A near tripling of the pass-rates defies both sociology and normal teacher expectations. How on earth did they do it? No, they didn’t shoot the weaker students and bury them behind the goalposts. Nor did they spike the water with Ritalin. They improved teaching and learning to a very high standard, using a strategy called ‘assertive mentoring’ or ‘catch them before they fall’ (see Teaching Today – a practical guide by Geoff Petty, chapters 47-48).

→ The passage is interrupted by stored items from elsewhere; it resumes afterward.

--- src/rtl/maze_pkg.sv ---
// Shared maze definitions: move encodings, grid geometry, executor states and move helpers.
// Pure declarations; no timing or flow control of its own.
package maze_pkg;

  localparam logic [3:0] UP    = 4'b0001;
  localparam logic [3:0] DOWN  = 4'b0010;
  localparam logic [3:0] LEFT  = 4'b0100;
  localparam logic [3:0] RIGHT = 4'b1000;

  localparam int GRID_DIM = 10;

  localparam logic [3:0] START_ROW = 4'd9;
  localparam logic [3:0] START_COL = 4'd0;
  localparam logic [3:0] END_ROW   = 4'd0;
  localparam logic [3:0] END_COL   = 4'd9;

  typedef enum logic [1:0] {
    IDLE,
    ISSUE,
    DONE,
    ERROR
  } exec_state_t;

  // True when dir is a legal one-hot move that keeps (row, col) inside 0..last.
  function automatic logic move_ok(input logic [3:0] dir, input logic [3:0] row,
                                   input logic [3:0] col, input logic [3:0] last);
    case (dir)
      UP:      move_ok = (row != 4'd0);
      DOWN:    move_ok = (row < last);
      LEFT:    move_ok = (col != 4'd0);
      RIGHT:   move_ok = (col < last);
      default: move_ok = 1'b0;
    endcase
  endfunction

  function automatic logic [7:0] step_pos(input logic [3:0] dir, input logic [3:0] row,
                                          input logic [3:0] col);
    logic [3:0] r;
    logic [3:0] c;
    r = row;
    c = col;
    case (dir)
      UP:      r = row - 4'd1;
      DOWN:    r = row + 4'd1;
      LEFT:    c = col - 4'd1;
      RIGHT:   c = col + 4'd1;
      default: ;
    endcase
    step_pos = {r, c};
  endfunction

endpackage

--- src/rtl/path_executor_if.sv ---
// Bundle between the backtrace stage / rover controller and the path executor.
// master drives path writes, control and move_ready; slave returns move handshake and status.
interface path_executor_if;
  logic       path_write_en;
  logic [6:0] path_write_index;
  logic [3:0] path_write_data;
  logic [6:0] path_length;
  logic       backtrace_done;
  logic       abort;
  logic       move_ready;
  logic       move_valid;
  logic [3:0] move_dir;
  logic [3:0] rover_row;
  logic [3:0] rover_col;
  logic [6:0] move_count;
  logic       exec_busy;
  logic       exec_done;
  logic       exec_error;

  modport master (
    output path_write_en, path_write_index, path_write_data, path_length,
           backtrace_done, abort, move_ready,
    input  move_valid, move_dir, rover_row, rover_col, move_count,
           exec_busy, exec_done, exec_error
  );

  modport slave (
    input  path_write_en, path_write_index, path_write_data, path_length,
           backtrace_done, abort, move_ready,
    output move_valid, move_dir, rover_row, rover_col, move_count,
           exec_busy, exec_done, exec_error
  );
endinterface

--- src/rtl/path_ram.sv ---
// Path move buffer: DEPTH x 4, synchronous write, combinational read, contents not reset.
// Writes at or beyond DEPTH are dropped; out-of-range reads return 0000.
module path_ram #(
  parameter int DEPTH = 100
) (
  input  logic       clk,
  input  logic       wr_en,
  input  logic [6:0] wr_addr,
  input  logic [3:0] wr_data,
  input  logic [6:0] rd_addr,
  output logic [3:0] rd_data
);
  localparam logic [6:0] DEPTH_L = 7'(DEPTH);

  logic [3:0] mem [DEPTH];

  always_ff @(posedge clk) begin
    if (wr_en && (wr_addr < DEPTH_L)) mem[wr_addr] <= wr_data;
  end

  assign rd_data = (rd_addr < DEPTH_L) ? mem[rd_addr] : 4'b0000;
endmodule

--- src/rtl/path_executor.sv ---
// Replays a stored path as valid/ready moves and tracks the rover; move valid one cycle after done rises.
// Holds move_dir while move_ready is low; one move per clock while ready is held.
module path_executor #(
  parameter int GRID_DIM   = 10,
  parameter int PATH_DEPTH = 100
) (
  input logic            clk,
  input logic            rst,
  path_executor_if.slave bus
);
  import maze_pkg::*;

  localparam logic [3:0] LAST    = 4'(GRID_DIM - 1);
  localparam logic [6:0] DEPTH_L = 7'(PATH_DEPTH);

  exec_state_t state, state_nxt;
  logic [6:0]  len, len_nxt, idx, idx_nxt, cnt, cnt_nxt;
  logic [3:0]  row, row_nxt, col, col_nxt, dir, dir_nxt;
  logic        vld, vld_nxt, busy, busy_nxt, done, done_nxt, err, err_nxt;
  logic        done_q;
  logic [6:0]  rd_addr;
  logic [3:0]  rd_data;
  logic [7:0]  pos_nxt;

  path_ram #(.DEPTH(PATH_DEPTH)) u_ram (
    .clk     (clk),
    .wr_en   (bus.path_write_en),
    .wr_addr (bus.path_write_index),
    .wr_data (bus.path_write_data),
    .rd_addr (rd_addr),
    .rd_data (rd_data)
  );

  // Lookahead read: the move after the one currently presented.
  assign rd_addr = (state == IDLE) ? 7'd0 : idx + 7'd1;
  assign pos_nxt = step_pos(dir, row, col);

  always_comb begin
    state_nxt = state;
    len_nxt   = len;
    idx_nxt   = idx;
    cnt_nxt   = cnt;
    row_nxt   = row;
    col_nxt   = col;
    dir_nxt   = dir;
    vld_nxt   = vld;
    busy_nxt  = busy;
    done_nxt  = done;
    err_nxt   = err;
    if (bus.abort) begin
      state_nxt = IDLE;
      vld_nxt   = 1'b0;
      busy_nxt  = 1'b0;
      done_nxt  = 1'b0;
      err_nxt   = 1'b0;
    end else begin
      case (state)
        IDLE: begin
          if (bus.backtrace_done && !done_q) begin
            len_nxt = bus.path_length;
            idx_nxt = 7'd0;
            cnt_nxt = 7'd0;
            row_nxt = START_ROW;
            col_nxt = START_COL;
            if (bus.path_length == 7'd0) begin
              state_nxt = DONE;
              done_nxt  = 1'b1;
            end else if ((bus.path_length > DEPTH_L) ||
                         !move_ok(rd_data, START_ROW, START_COL, LAST)) begin
              state_nxt = ERROR;
              err_nxt   = 1'b1;
            end else begin
              state_nxt = ISSUE;
              vld_nxt   = 1'b1;
              busy_nxt  = 1'b1;
              dir_nxt   = rd_data;
            end
          end
        end
        ISSUE: begin
          if (vld && bus.move_ready) begin
            row_nxt = pos_nxt[7:4];
            col_nxt = pos_nxt[3:0];
            cnt_nxt = cnt + 7'd1;
            idx_nxt = idx + 7'd1;
            if (idx + 7'd1 == len) begin
              state_nxt = DONE;
              vld_nxt   = 1'b0;
              busy_nxt  = 1'b0;
              done_nxt  = 1'b1;
            end else if (!move_ok(rd_data, pos_nxt[7:4], pos_nxt[3:0], LAST)) begin
              state_nxt = ERROR;
              vld_nxt   = 1'b0;
              busy_nxt  = 1'b0;
              err_nxt   = 1'b1;
            end else begin
              dir_nxt = rd_data;
            end
          end
        end
        DONE, ERROR: begin
          if (!bus.backtrace_done) begin
            state_nxt = IDLE;
            done_nxt  = 1'b0;
            err_nxt   = 1'b0;
          end
        end
        default: state_nxt = IDLE;
      endcase
    end
  end

  always_ff @(posedge clk or posedge rst) begin
    if (rst) begin
      state  <= IDLE;
      len    <= 7'd0;
      idx    <= 7'd0;
      cnt    <= 7'd0;
      row    <= START_ROW;
      col    <= START_COL;
      dir    <= 4'b0000;
      vld    <= 1'b0;
      busy   <= 1'b0;
      done   <= 1'b0;
      err    <= 1'b0;
      done_q <= 1'b0;
    end else begin
      state  <= state_nxt;
      len    <= len_nxt;
      idx    <= idx_nxt;
      cnt    <= cnt_nxt;
      row    <= row_nxt;
      col    <= col_nxt;
      dir    <= dir_nxt;
      vld    <= vld_nxt;
      busy   <= busy_nxt;
      done   <= done_nxt;
      err    <= err_nxt;
      done_q <= bus.backtrace_done;
    end
  end

  assign bus.move_valid = vld;
  assign bus.move_dir   = dir;
  assign bus.rover_row  = row;
  assign bus.rover_col  = col;
  assign bus.move_count = cnt;
  assign bus.exec_busy  = busy;
  assign bus.exec_done  = done;
  assign bus.exec_error = err;
endmodule

--- src/flat_wrapper.sv ---
// flat-port wrapper written by rule: the top's interface ports become plain ports
module path_executor_flat import maze_pkg::*;
#(
  parameter int GRID_DIM   = 10,
  parameter int PATH_DEPTH = 100
)
  (clk, rst, bus_path_write_en, bus_path_write_index, bus_path_write_data, bus_path_length, bus_backtrace_done, bus_abort, bus_move_ready, bus_move_valid, bus_move_dir, bus_rover_row, bus_rover_col, bus_move_count, bus_exec_busy, bus_exec_done, bus_exec_error);
  path_executor_if bus_i ();
  input logic clk;
  input logic rst;
  input wire logic [$bits(bus_i.path_write_en)-1:0] bus_path_write_en;
  input wire logic [$bits(bus_i.path_write_index)-1:0] bus_path_write_index;
  input wire logic [$bits(bus_i.path_write_data)-1:0] bus_path_write_data;
  input wire logic [$bits(bus_i.path_length)-1:0] bus_path_length;
  input wire logic [$bits(bus_i.backtrace_done)-1:0] bus_backtrace_done;
  input wire logic [$bits(bus_i.abort)-1:0] bus_abort;
  input wire logic [$bits(bus_i.move_ready)-1:0] bus_move_ready;
  output wire logic [$bits(bus_i.move_valid)-1:0] bus_move_valid;
  output wire logic [$bits(bus_i.move_dir)-1:0] bus_move_dir;
  output wire logic [$bits(bus_i.rover_row)-1:0] bus_rover_row;
  output wire logic [$bits(bus_i.rover_col)-1:0] bus_rover_col;
  output wire logic [$bits(bus_i.move_count)-1:0] bus_move_count;
  output wire logic [$bits(bus_i.exec_busy)-1:0] bus_exec_busy;
  output wire logic [$bits(bus_i.exec_done)-1:0] bus_exec_done;
  output wire logic [$bits(bus_i.exec_error)-1:0] bus_exec_error;
  assign bus_i.path_write_en = bus_path_write_en;
  assign bus_i.path_write_index = bus_path_write_index;
  assign bus_i.path_write_data = bus_path_write_data;
  assign bus_i.path_length = bus_path_length;
  assign bus_i.backtrace_done = bus_backtrace_done;
  assign bus_i.abort = bus_abort;
  assign bus_i.move_ready = bus_move_ready;
  assign bus_move_valid = bus_i.move_valid;
  assign bus_move_dir = bus_i.move_dir;
  assign bus_rover_row = bus_i.rover_row;
  assign bus_rover_col = bus_i.rover_col;
  assign bus_move_count = bus_i.move_count;
  assign bus_exec_busy = bus_i.exec_busy;
  assign bus_exec_done = bus_i.exec_done;
  assign bus_exec_error = bus_i.exec_error;
  path_executor #(.GRID_DIM(GRID_DIM), .PATH_DEPTH(PATH_DEPTH)) u_core (.clk(clk), .rst(rst), .bus(bus_i));
endmodule
--- config.mk ---
export PLATFORM = sky130hd
export DESIGN_NAME = path_executor_flat
export DESIGN_NICKNAME = d
export VERILOG_FILES = /design/src/rtl/maze_pkg.sv /design/src/rtl/path_executor_if.sv /design/src/rtl/path_ram.sv /design/src/rtl/path_executor.sv /design/src/flat_wrapper.sv
export SDC_FILE = /design/constraint.sdc
export NUM_CORES = 1
export LEC_CHECK = 0
export CAP_MARGIN = 0
export CELL_PAD_IN_SITES_DETAIL_PLACEMENT = 1
export CELL_PAD_IN_SITES_GLOBAL_PLACEMENT = 1
export CORE_UTILIZATION = 45
export CTS_CLUSTER_DIAMETER = 50
export DETAILED_ROUTE_END_ITERATION = 12
export DONT_BUFFER_PORTS = 1
export GPL_TIMING_DRIVEN = 0
export PLACE_DENSITY_LB_ADDON = 0.1
export REMOVE_ABC_BUFFERS = 1
export SYNTH_ARGS = -nofsm -noshare
export SYNTH_HDL_FRONTEND = slang
export SYNTH_SLANG_ARGS = --single-unit
--- constraint.sdc ---
create_clock -name clk -period 3.38 [get_ports clk]
set_input_delay 0.169 -clock clk [delete_from_list [all_inputs] [get_ports clk]]
set_output_delay 0.169 -clock clk [all_outputs]
set_load 0.02 [all_outputs]
# Word level (Yosys, flattened, before mapping)
# Memory sizes are Yosys's and may differ from the RTL's.
# Cells that the tools add are included.
op_classes:
  n_addsub: 6
  order_cmp: 5
  eq_ne: 29
  n_mux: 66
  bitwise_logic: 1
  n_reduce_logical: 21
op_table:
  columns: ["cell", "count"]
  rows:
  - ["4-bit 2-to-1 mux", 11]
  - ["4-bit case mux with 2 select lines", 5]
  - ["1-bit 2-to-1 mux", 31]
  - ["7-bit 2-to-1 mux", 4]
  - ["7-bit case mux with 2 select lines", 2]
  - ["3-bit != test, second input constant", 8]
  - ["2-bit 2-to-1 mux", 8]
  - ["7-bit by 1-bit adder with 7-bit output, second input constant", 2]
  - ["7-bit less-than comparator, second input constant", 2]
  - ["4-bit by 1-bit adder with 4-bit output, second input constant", 2]
  - ["4-bit by 1-bit equality test with 1-bit output, second input constant", 2]
  - ["4-bit by 2-bit equality test with 1-bit output, second input constant", 2]
  - ["4-bit by 3-bit equality test with 1-bit output, second input constant", 2]
  - ["4-bit equality test, second input constant", 2]
  - ["4-bit less-than comparator, second input constant", 2]
  - ["2-bit != test, second input constant", 4]
  - ["4-bit AND reduction", 2]
  - ["8-bit AND reduction", 1]
  - ["4-bit nonzero test", 2]
  - ["4-bit by 1-bit subtractor with 4-bit output, second input constant", 2]
  - ["7-bit equality test", 1]
  - ["7-bit > comparator, second input constant", 1]
  - ["7-bit logical NOT", 1]
  - ["7-bit AND reduction", 1]
  - ["20 further kinds", 28]
totals:
  register_bits: 39
  mem_bits_rw: 400
  input_bits: 24
  out_inout_bits: 23
  wordCells: 140
  memories: 1
memory_table:
  columns: ["memory", "depth", "word_bits", "read_ports", "rd_clocked_by_memory_dff", "write_ports", "line", "text"]
  rows:
  - ["u_core.u_ram.mem", 100, 4, 1, 0, 1, "path_ram.sv:15", "logic [3:0] mem [DEPTH];"]

# Depth between registers and ports, before layout
depth:
  ltp_word: 18
  ltp_mapped: 16
  mapped_depth_nobuf: 13

# Modules after synthesis
# From an unflattened synthesis, not the netlist that was laid out.
hier_totals:
  hier_cells: 1114
  hier_area_um2: 18591.6
by_module_without_submodules:
  columns: ["module", "n_inst", "cells_each", "area_per_inst_um2"]
  rows:
  - ["path_ram", 1, 835, 16004.1]
  - ["path_executor", 1, 279, 2587.5]

# Worst setup path before layout
# OpenSTA, ideal clock, no wires.
synth_timing:
  path_kind: "register to register"
  from: "register u_core.dir[0], in the netlist u_core.bus.move_dir[0]"
  to: "register u_core.dir[1], in the netlist u_core.bus.move_dir[1]"
  setup_ns: 0.128
  t_arrival_ns: 3.428
  t_required_ns: 3.252
  slack_ns: -0.176
  path_stages_with_launch: 14
  path_buffers: 0
  period_less_slack_ns: 3.556
  path_cell_list: "dfrtp_1 -> nand2b_1 -> or3_1 -> ha_1 -> a21o_1 -> a21oi_1 -> mux2_2 -> nor3_1 -> xnor2_1 -> nand2_1 -> and4bb_1 -> o41ai_2 -> o22ai_2 -> mux2_1"
synth_via:
  elab_chain_cells: 10
  word_cells_on_any_way: 17
  classes_between: "2 x order compare; 5 x eq/ne; 7 x mux; 3 x reduce/logical"
synth_lines:
  columns: ["item", "line", "text"]
  rows:
  - ["from (decl)", "path_executor.sv:18", "logic [3:0] row, row_nxt, col, col_nxt, dir, dir_nxt;"]
  - ["from (signal assigned)", "path_executor.sv:134", "dir <= dir_nxt;"]
  - ["4-bit equality test, or another cell as far along", "maze_pkg.sv:42", "case (dir)"]
  - ["4-bit case mux with 2 select lines", "maze_pkg.sv:42", null]
  - ["4-bit less-than comparator, or another cell as far along", "maze_pkg.sv:31", "RIGHT: move_ok = (col < last);"]
  - ["1-bit case mux with 4 select lines (*)", "maze_pkg.sv:27", "case (dir)"]
  - ["1-bit 2-to-1 mux (*)", "path_executor.sv:86", "if (idx + 7'd1 == len) begin"]
  - ["1-bit 2-to-1 mux (*)", "path_executor.sv:81", "if (vld && bus.move_ready) begin"]
  - ["1-bit 2-to-1 mux (*)", "path_executor.sv:57", "case (state)"]
  - ["1-bit 2-to-1 mux (*)", "path_executor.sv:50", "if (bus.abort) begin"]
  - ["2-bit by 1-bit != test with 1-bit output (no source line) (*)", null, null]
  - ["8-bit AND reduction (no source line) (*)", null, null]
# Every way passes the cells marked *; elsewhere a longest branch is shown, timed or not. The select of a mux whose other input is x is not followed.
# A chain may end at the register's enable or synchronous reset.

# Worst setup path after layout
layout_timing:
  from: "register u_core.idx[0]"
  to: "register u_core.dir[2], in the netlist u_core.bus.move_dir[2]"
layout_via:
  elab_chain_cells: 15
  word_cells_on_any_way: 34
  classes_between: "1 x add/sub; 1 x order compare; 8 x eq/ne; 19 x mux; 4 x reduce/logical; 1 x memory"
layout_lines:
  columns: ["item", "line", "text"]
  rows:
  - ["from (decl)", "path_executor.sv:17", "logic [6:0] len, len_nxt, idx, idx_nxt, cnt, cnt_nxt;"]
  - ["from (signal assigned)", "path_executor.sv:130", "idx <= idx_nxt;"]
  - ["7-bit by 1-bit adder with 7-bit output (*)", "path_executor.sv:35, path_executor.sv:86", null]
  - ["7-bit 2-to-1 mux", "path_executor.sv:35", "assign rd_addr = (state == IDLE) ? 7'd0 : idx + 7'd1;"]
  - ["memory 100 x 4 bit / 7-bit less-than comparator (equally long branches)", null, null]
  - ["4-bit 2-to-1 mux", "path_ram.sv:21", "assign rd_data = (rd_addr < DEPTH_L) ? mem[rd_addr] : 4'b0000;"]
  - ["4-bit by 1-bit equality test with 1-bit output / 4-bit equality test (equally long branches)", "maze_pkg.sv:27", null]
  - ["2-bit OR reduction (no source line)", null, null]
  - ["1-bit 2-to-1 mux", "maze_pkg.sv:27", null]
  - ["1-bit 2-to-1 mux", "path_executor.sv:65", "if (bus.path_length == 7'd0) begin"]
  - ["1-bit 2-to-1 mux", "path_executor.sv:59", "if (bus.backtrace_done && !done_q) begin"]
  - ["1-bit 2-to-1 mux", "path_executor.sv:57", null]
  - ["1-bit 2-to-1 mux", "path_executor.sv:50", null]
  - ["1-bit logical NOT", "path_executor.sv:69", "!move_ok(rd_data, START_ROW, START_COL, LAST)) begin"]
  - ["1-bit logical OR", "path_executor.sv:68", "end else if ((bus.path_length > DEPTH_L) ||"]
  - ["2-bit != test (no source line)", null, null]
  - ["8-bit AND reduction (no source line)", null, null]
# Marked as above.

==> metrics.log <==
INFO  metric floorplan.die.width = 209 um
INFO  metric regToRegStartpoint = u_core.idx[0]
INFO  metric timing_hold_violations_final = 4
INFO  metric clkLatencyLatePin = 0.59 ns
INFO  metric cts.reportedPaths.clkPinSlew = 0.06 ns
INFO  metric filler_cells_inserted = 3992
INFO  metric seq_area_frac_synth = 0.676
INFO  metric synth_enable_flop_cells = 400
INFO  metric synth_largest_type_area_fraction = 0.625
INFO  metric holdCritStartpoint = bus_abort
INFO  metric setup_total_negative_slack = -5.48 ns
INFO  metric multiInputGateArea = 0.00646 mm^2
INFO  metric dpl.cell_count = 1861
INFO  metric setup_viol_count_final = 7
INFO  metric detailedPlacementHpwl = 33.1 mm
INFO  metric root_buffer = sky130_fd_sc_hd__clkbuf_16
INFO  metric final_nets = 1519
INFO  metric postSynthRegisterBits = 439
INFO  metric gp_routability_congestion = 0.830
INFO  metric core_region_area = 0.0420 mm^2
INFO  metric drt_wl_total = 63.7 mm
INFO  metric max-slew-margin-rel = 0.0436
INFO  metric via_count = 13100
INFO  metric setup.worst_path.start = u_core.idx[0]
INFO  metric synth-async-reset-ratio = 0.0888
INFO  metric synth.top_cells.by_area = sky130_fd_sc_hd__edfxtp_1 (63%), sky130_fd_sc_hd__dfrtp_1 (4.8%), sky130_fd_sc_hd__nor2_1 (2.9%), sky130_fd_sc_hd__nand2_1 (2.6%), sky130_fd_sc_hd__o22ai_1 (2.0%)
INFO  metric remaining_drc_errors = 0
INFO  metric ys.flop_type = sky130_fd_sc_hd__edfxtp_1
INFO  metric wire_per_inst = 30.9 um
INFO  metric via_count_of_the_first_global_routing_pass = 13500
INFO  metric grtUsageTotal = 0.297
INFO  metric worst-endpoint-required = 3.85 ns
INFO  metric cap_viol_max_count = 0
INFO  metric post_drt_via_cell_ratio = 6.36
INFO  metric max_clock_freq = 237 MHz
INFO  metric std_cell_rows = 75
INFO  metric worst_setup_path_end_kind = register
INFO  metric grt_pass1_wl = 93.4 mm
INFO  metric numCtsBuffers = 51
INFO  metric chipHeight = 209 um
INFO  metric clkSinkCount = 439
INFO  metric vdd_drop_max = 0.594 mV
INFO  metric grt-ovfl-total = 0
INFO  metric setup.worst_path.start_class = register
INFO  metric worst_r2r_end = u_core.bus.move_dir[2]
INFO  metric area_growth_from_synthesis_to_layout = 21.6%
INFO  metric number_of_antenna_violations_at_the_first_check_in_global_routing = 0
INFO  metric arrival = 4.68 ns
INFO  metric yosys_warnings = 0
INFO  metric final-instance-count-excl-fill = 2066
INFO  metric postSynthAreaPerCell = 13.7 um^2
INFO  metric sequential_standard_cell_area = 0.0130 mm^2
INFO  metric post-synth-top-area-cell = sky130_fd_sc_hd__edfxtp_1
INFO  metric synthesis.instances = 1402
INFO  metric timing.final.crit_share = 1.25
INFO  metric inserted_diodes = 0
INFO  metric cts_tree = done
INFO  metric die_area = 0.0435 mm^2
INFO  metric cts_max_level = 2
INFO  metric worst-setup-path-type = register to register
INFO  metric num_io_pins = 47
INFO  metric clock_tree.buffer_depth = 3
INFO  metric route.antenna.remaining_nets = 0
INFO  metric drive_above_1_share = 0.229
INFO  metric start_util = 0.457
INFO  metric layout_min_cycle_time = 4.21 ns
INFO  metric failed_checks = hold timing, setup timing
INFO  metric synth_common_cells = sky130_fd_sc_hd__edfxtp_1 (400), sky130_fd_sc_hd__nor2_1 (149), sky130_fd_sc_hd__nand2_1 (131)
INFO  metric destination_of_the_critical_timing_path = u_core.bus.move_dir[2]
INFO  metric port_buffers = 0
INFO  metric drt-pass1-iter-count = 5
INFO  metric finalClockSkew = 0.0140 ns
INFO  metric leakage = 7.68 nW
INFO  metric whs = -0.00512 ns
INFO  metric synthesis.area = 0.0192 mm^2
INFO  metric ys_types = 102
INFO  metric worst-r2r-setup-slack = -0.83 ns
INFO  metric largest_net_degree_at_the_start_of_global_routing = 101
INFO  metric synth.most_common_cell = sky130_fd_sc_hd__edfxtp_1
INFO  metric worst_pin_slew = 1.43 ns
INFO  metric layout_setup_ws = -0.832 ns
INFO  metric worstPathMaxFanout = 9
INFO  metric pwr_density_cell = 765 mW/mm^2
INFO  metric run_status = finished with violations
INFO  metric count_of_final_max_slew_check_failures = 0
INFO  metric worstRegToRegCells = 17
INFO  metric rsz_0062_raised_after_global_routing = yes
INFO  metric pre_cts_slack = -3.28 ns
INFO  metric util_after_layout = 0.556
INFO  metric hp_class = input pin to register
INFO  metric drt-initial-drc-count = 1313
==> report_power, final <==
group,total (mW),switching (mW),internal [mW],leakage (nW)
Combinational,6.16,3.55,2.61,2.81
Sequential,6.39,0.322,6.07,4.10
Clock,5.31,2.23,3.08,0.765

In order to use this strategy, your team must pass the ‘coffee test’. For example, if your department has trouble providing coffee and milk at break times (including spoons), then you may need an armed coup before embarking on this approach.

Have a look at the flow diagram , and if you think ‘we do that already’ prepare

for some surprises. Most departments/colleges do something like this, but it only happens once every six weeks and the arrows can be missing. Student selfassessment is often missing too, and students are not usually off ered support and monitoring with their action plan.

Also, students can get away with failing to complete the action plan. Impressive colleges and their teachers and trainers, however, do what Hurworth School does. Take this example. Jake has already tried to grasp percentages unaided and failed.

So, he’s likely to need support. Here’s a cheap mode of support that raises students’ morale and leaves you to put your feet up. You find another student, Bracha. She is not a close friend of his, but is good at percentages and agrees to help. You should emphasise the diff erence between helping and copying at this point. But students get this so you don’t need to explain much.

You explain Bracha’s role to Jake, and the pair meet outside class time to resolve the difficulties. Jake knows that Bracha will report his progress and effort, or lack of it, back to you. You might formalise this agreement with ground rules and a process. Or, you might leave it informal and fluid. But, a week later, as agreed, Bracha reports progress. Often it’s good news, but suppose it isn’t….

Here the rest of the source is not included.